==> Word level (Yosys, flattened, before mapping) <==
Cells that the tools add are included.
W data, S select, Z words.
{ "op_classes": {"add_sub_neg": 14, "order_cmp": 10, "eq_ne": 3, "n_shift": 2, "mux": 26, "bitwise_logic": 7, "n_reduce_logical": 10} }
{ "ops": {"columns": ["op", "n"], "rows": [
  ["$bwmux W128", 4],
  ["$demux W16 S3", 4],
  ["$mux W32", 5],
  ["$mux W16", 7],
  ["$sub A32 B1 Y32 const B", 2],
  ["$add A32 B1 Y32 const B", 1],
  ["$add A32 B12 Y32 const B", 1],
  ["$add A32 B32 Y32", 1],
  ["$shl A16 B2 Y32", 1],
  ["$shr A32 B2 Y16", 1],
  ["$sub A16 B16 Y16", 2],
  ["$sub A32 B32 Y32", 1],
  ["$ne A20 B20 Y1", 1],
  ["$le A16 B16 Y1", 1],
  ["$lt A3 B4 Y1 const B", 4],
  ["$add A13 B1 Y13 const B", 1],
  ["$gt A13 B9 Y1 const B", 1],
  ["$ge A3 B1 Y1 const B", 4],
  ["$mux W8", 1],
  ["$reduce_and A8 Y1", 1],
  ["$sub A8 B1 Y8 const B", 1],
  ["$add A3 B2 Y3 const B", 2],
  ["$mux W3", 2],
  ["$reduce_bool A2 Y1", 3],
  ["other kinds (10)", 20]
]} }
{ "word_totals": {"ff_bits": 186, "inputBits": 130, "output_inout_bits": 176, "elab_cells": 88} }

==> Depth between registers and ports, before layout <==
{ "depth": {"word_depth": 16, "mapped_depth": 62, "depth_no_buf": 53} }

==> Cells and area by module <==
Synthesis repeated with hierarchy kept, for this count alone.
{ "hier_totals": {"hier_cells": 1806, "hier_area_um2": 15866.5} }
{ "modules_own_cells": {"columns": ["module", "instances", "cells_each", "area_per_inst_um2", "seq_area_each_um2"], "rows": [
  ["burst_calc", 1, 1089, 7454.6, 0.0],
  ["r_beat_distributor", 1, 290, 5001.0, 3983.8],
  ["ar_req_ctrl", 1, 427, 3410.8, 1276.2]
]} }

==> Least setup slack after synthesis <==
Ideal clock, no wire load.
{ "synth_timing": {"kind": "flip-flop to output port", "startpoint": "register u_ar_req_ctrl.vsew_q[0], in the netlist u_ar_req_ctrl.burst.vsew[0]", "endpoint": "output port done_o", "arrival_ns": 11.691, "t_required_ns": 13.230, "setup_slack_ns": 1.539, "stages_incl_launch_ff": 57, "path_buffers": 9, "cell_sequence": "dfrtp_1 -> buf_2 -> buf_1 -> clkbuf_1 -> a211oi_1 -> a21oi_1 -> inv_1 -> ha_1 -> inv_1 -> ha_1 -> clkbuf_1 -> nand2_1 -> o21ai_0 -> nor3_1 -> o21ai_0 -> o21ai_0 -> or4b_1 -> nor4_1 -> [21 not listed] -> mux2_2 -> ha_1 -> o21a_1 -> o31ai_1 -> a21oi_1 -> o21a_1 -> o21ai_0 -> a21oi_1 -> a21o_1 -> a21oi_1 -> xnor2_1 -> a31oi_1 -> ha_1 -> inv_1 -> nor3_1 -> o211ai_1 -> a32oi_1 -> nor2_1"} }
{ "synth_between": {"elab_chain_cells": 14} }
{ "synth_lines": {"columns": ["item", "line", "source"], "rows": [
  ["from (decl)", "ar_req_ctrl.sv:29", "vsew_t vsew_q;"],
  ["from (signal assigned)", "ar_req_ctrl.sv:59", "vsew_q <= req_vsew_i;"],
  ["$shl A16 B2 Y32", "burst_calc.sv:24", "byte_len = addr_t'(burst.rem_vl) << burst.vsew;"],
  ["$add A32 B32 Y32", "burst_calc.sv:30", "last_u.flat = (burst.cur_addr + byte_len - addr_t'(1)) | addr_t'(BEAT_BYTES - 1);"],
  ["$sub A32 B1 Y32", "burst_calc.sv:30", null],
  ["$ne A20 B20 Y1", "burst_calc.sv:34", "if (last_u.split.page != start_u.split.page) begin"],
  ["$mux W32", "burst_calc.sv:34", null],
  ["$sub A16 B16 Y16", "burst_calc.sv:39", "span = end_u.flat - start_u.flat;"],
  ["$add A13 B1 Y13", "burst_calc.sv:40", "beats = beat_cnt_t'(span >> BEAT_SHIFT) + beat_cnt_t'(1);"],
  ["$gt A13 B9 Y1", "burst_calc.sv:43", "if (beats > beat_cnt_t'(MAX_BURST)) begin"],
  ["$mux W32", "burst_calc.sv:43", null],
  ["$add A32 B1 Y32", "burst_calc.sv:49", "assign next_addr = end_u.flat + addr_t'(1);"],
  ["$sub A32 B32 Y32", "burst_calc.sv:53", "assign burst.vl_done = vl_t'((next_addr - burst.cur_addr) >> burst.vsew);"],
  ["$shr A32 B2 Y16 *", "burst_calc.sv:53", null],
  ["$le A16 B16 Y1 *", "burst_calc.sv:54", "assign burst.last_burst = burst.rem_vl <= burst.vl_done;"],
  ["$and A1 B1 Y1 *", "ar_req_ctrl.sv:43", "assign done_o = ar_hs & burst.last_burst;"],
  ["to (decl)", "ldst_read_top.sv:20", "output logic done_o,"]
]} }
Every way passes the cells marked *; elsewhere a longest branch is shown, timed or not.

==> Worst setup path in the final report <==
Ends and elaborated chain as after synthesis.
[config.mk]
export PLATFORM = sky130hd
export DESIGN_NAME = ex_stage
export DESIGN_NICKNAME = d
export VERILOG_FILES = /design/src/hdl/ex_pkg.sv /design/src/hdl/ex_mul_if.sv /design/src/hdl/ex_alu.sv /design/src/hdl/ex_mult.sv /design/src/hdl/ex_writeback.sv /design/src/hdl/ex_stage.sv
export VERILOG_INCLUDE_DIRS = /design/src /design/src/hdl
export SDC_FILE = /design/constraint.sdc
export NUM_CORES = 2
export LEC_CHECK = 0
export BUFFER_PORTS_ARGS = -buffer_cell sky130_fd_sc_hd__buf_2
export CAP_MARGIN = 20
export CORE_AREA = 10 10 339 471
export DETAILED_ROUTE_END_ITERATION = 12
export DIE_AREA = 0 0 349 481
export PLACE_DENSITY = 0.58
export SYNTH_ARGS = -nofsm -noshare
export SYNTH_HDL_FRONTEND = slang
export SYNTH_SLANG_ARGS = --single-unit
[constraint.sdc]
create_clock -name clk -period 26.9 [get_ports clk]
set_input_delay 1.345 -clock clk [delete_from_list [all_inputs] [get_ports clk]]
set_output_delay 1.345 -clock clk [all_outputs]
set_load 0.02 [all_outputs]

* _TASK INSTRUCTIONS_
The records above should be restated word for word, please.

* _COMPLETED TASK_
==> Word level (Yosys, flattened, before mapping) <==
Cells that the tools add are included.
W data, S select, Z words.
{ "op_classes": {"add_sub_neg": 14, "order_cmp": 10, "eq_ne": 3, "n_shift": 2, "mux": 26, "bitwise_logic": 7, "n_reduce_logical": 10} }
{ "ops": {"columns": ["op", "n"], "rows": [
  ["$bwmux W128", 4],
  ["$demux W16 S3", 4],
  ["$mux W32", 5],
  ["$mux W16", 7],
  ["$sub A32 B1 Y32 const B", 2],
  ["$add A32 B1 Y32 const B", 1],
  ["$add A32 B12 Y32 const B", 1],
  ["$add A32 B32 Y32", 1],
  ["$shl A16 B2 Y32", 1],
  ["$shr A32 B2 Y16", 1],
  ["$sub A16 B16 Y16", 2],
  ["$sub A32 B32 Y32", 1],
  ["$ne A20 B20 Y1", 1],
  ["$le A16 B16 Y1", 1],
  ["$lt A3 B4 Y1 const B", 4],
  ["$add A13 B1 Y13 const B", 1],
  ["$gt A13 B9 Y1 const B", 1],
  ["$ge A3 B1 Y1 const B", 4],
  ["$mux W8", 1],
  ["$reduce_and A8 Y1", 1],
  ["$sub A8 B1 Y8 const B", 1],
  ["$add A3 B2 Y3 const B", 2],
  ["$mux W3", 2],
  ["$reduce_bool A2 Y1", 3],
  ["other kinds (10)", 20]
]} }
{ "word_totals": {"ff_bits": 186, "inputBits": 130, "output_inout_bits": 176, "elab_cells": 88} }

==> Depth between registers and ports, before layout <==
{ "depth": {"word_depth": 16, "mapped_depth": 62, "depth_no_buf": 53} }

==> Cells and area by module <==
Synthesis repeated with hierarchy kept, for this count alone.
{ "hier_totals": {"hier_cells": 1806, "hier_area_um2": 15866.5} }
{ "modules_own_cells": {"columns": ["module", "instances", "cells_each", "area_per_inst_um2", "seq_area_each_um2"], "rows": [
  ["burst_calc", 1, 1089, 7454.6, 0.0],
  ["r_beat_distributor", 1, 290, 5001.0, 3983.8],
  ["ar_req_ctrl", 1, 427, 3410.8, 1276.2]
]} }

==> Least setup slack after synthesis <==
Ideal clock, no wire load.
{ "synth_timing": {"kind": "flip-flop to output port", "startpoint": "register u_ar_req_ctrl.vsew_q[0], in the netlist u_ar_req_ctrl.burst.vsew[0]", "endpoint": "output port done_o", "arrival_ns": 11.691, "t_required_ns": 13.230, "setup_slack_ns": 1.539, "stages_incl_launch_ff": 57, "path_buffers": 9, "cell_sequence": "dfrtp_1 -> buf_2 -> buf_1 -> clkbuf_1 -> a211oi_1 -> a21oi_1 -> inv_1 -> ha_1 -> inv_1 -> ha_1 -> clkbuf_1 -> nand2_1 -> o21ai_0 -> nor3_1 -> o21ai_0 -> o21ai_0 -> or4b_1 -> nor4_1 -> [21 not listed] -> mux2_2 -> ha_1 -> o21a_1 -> o31ai_1 -> a21oi_1 -> o21a_1 -> o21ai_0 -> a21oi_1 -> a21o_1 -> a21oi_1 -> xnor2_1 -> a31oi_1 -> ha_1 -> inv_1 -> nor3_1 -> o211ai_1 -> a32oi_1 -> nor2_1"} }
{ "synth_between": {"elab_chain_cells": 14} }
{ "synth_lines": {"columns": ["item", "line", "source"], "rows": [
  ["from (decl)", "ar_req_ctrl.sv:29", "vsew_t vsew_q;"],
  ["from (signal assigned)", "ar_req_ctrl.sv:59", "vsew_q <= req_vsew_i;"],
  ["$shl A16 B2 Y32", "burst_calc.sv:24", "byte_len = addr_t'(burst.rem_vl) << burst.vsew;"],
  ["$add A32 B32 Y32", "burst_calc.sv:30", "last_u.flat = (burst.cur_addr + byte_len - addr_t'(1)) | addr_t'(BEAT_BYTES - 1);"],
  ["$sub A32 B1 Y32", "burst_calc.sv:30", null],
  ["$ne A20 B20 Y1", "burst_calc.sv:34", "if (last_u.split.page != start_u.split.page) begin"],
  ["$mux W32", "burst_calc.sv:34", null],
  ["$sub A16 B16 Y16", "burst_calc.sv:39", "span = end_u.flat - start_u.flat;"],
  ["$add A13 B1 Y13", "burst_calc.sv:40", "beats = beat_cnt_t'(span >> BEAT_SHIFT) + beat_cnt_t'(1);"],
  ["$gt A13 B9 Y1", "burst_calc.sv:43", "if (beats > beat_cnt_t'(MAX_BURST)) begin"],
  ["$mux W32", "burst_calc.sv:43", null],
  ["$add A32 B1 Y32", "burst_calc.sv:49", "assign next_addr = end_u.flat + addr_t'(1);"],
  ["$sub A32 B32 Y32", "burst_calc.sv:53", "assign burst.vl_done = vl_t'((next_addr - burst.cur_addr) >> burst.vsew);"],
  ["$shr A32 B2 Y16 *", "burst_calc.sv:53", null],
  ["$le A16 B16 Y1 *", "burst_calc.sv:54", "assign burst.last_burst = burst.rem_vl <= burst.vl_done;"],
  ["$and A1 B1 Y1 *", "ar_req_ctrl.sv:43", "assign done_o = ar_hs & burst.last_burst;"],
  ["to (decl)", "ldst_read_top.sv:20", "output logic done_o,"]
]} }
Every way passes the cells marked *; elsewhere a longest branch is shown, timed or not.

==> Worst setup path in the final report <==
Ends and elaborated chain as after synthesis.
[config.mk]
export PLATFORM = sky130hd
export DESIGN_NAME = ex_stage
export DESIGN_NICKNAME = d
export VERILOG_FILES = /design/src/hdl/ex_pkg.sv /design/src/hdl/ex_mul_if.sv /design/src/hdl/ex_alu.sv /design/src/hdl/ex_mult.sv /design/src/hdl/ex_writeback.sv /design/src/hdl/ex_stage.sv
export VERILOG_INCLUDE_DIRS = /design/src /design/src/hdl
export SDC_FILE = /design/constraint.sdc
export NUM_CORES = 2
export LEC_CHECK = 0
export BUFFER_PORTS_ARGS = -buffer_cell sky130_fd_sc_hd__buf_2
export CAP_MARGIN = 20
export CORE_AREA = 10 10 339 471
export DETAILED_ROUTE_END_ITERATION = 12
export DIE_AREA = 0 0 349 481
export PLACE_DENSITY = 0.58
export SYNTH_ARGS = -nofsm -noshare
export SYNTH_HDL_FRONTEND = slang
export SYNTH_SLANG_ARGS = --single-unit
[constraint.sdc]
create_clock -name clk -period 26.9 [get_ports clk]
set_input_delay 1.345 -clock clk [delete_from_list [all_inputs] [get_ports clk]]
set_output_delay 1.345 -clock clk [all_outputs]
set_load 0.02 [all_outputs]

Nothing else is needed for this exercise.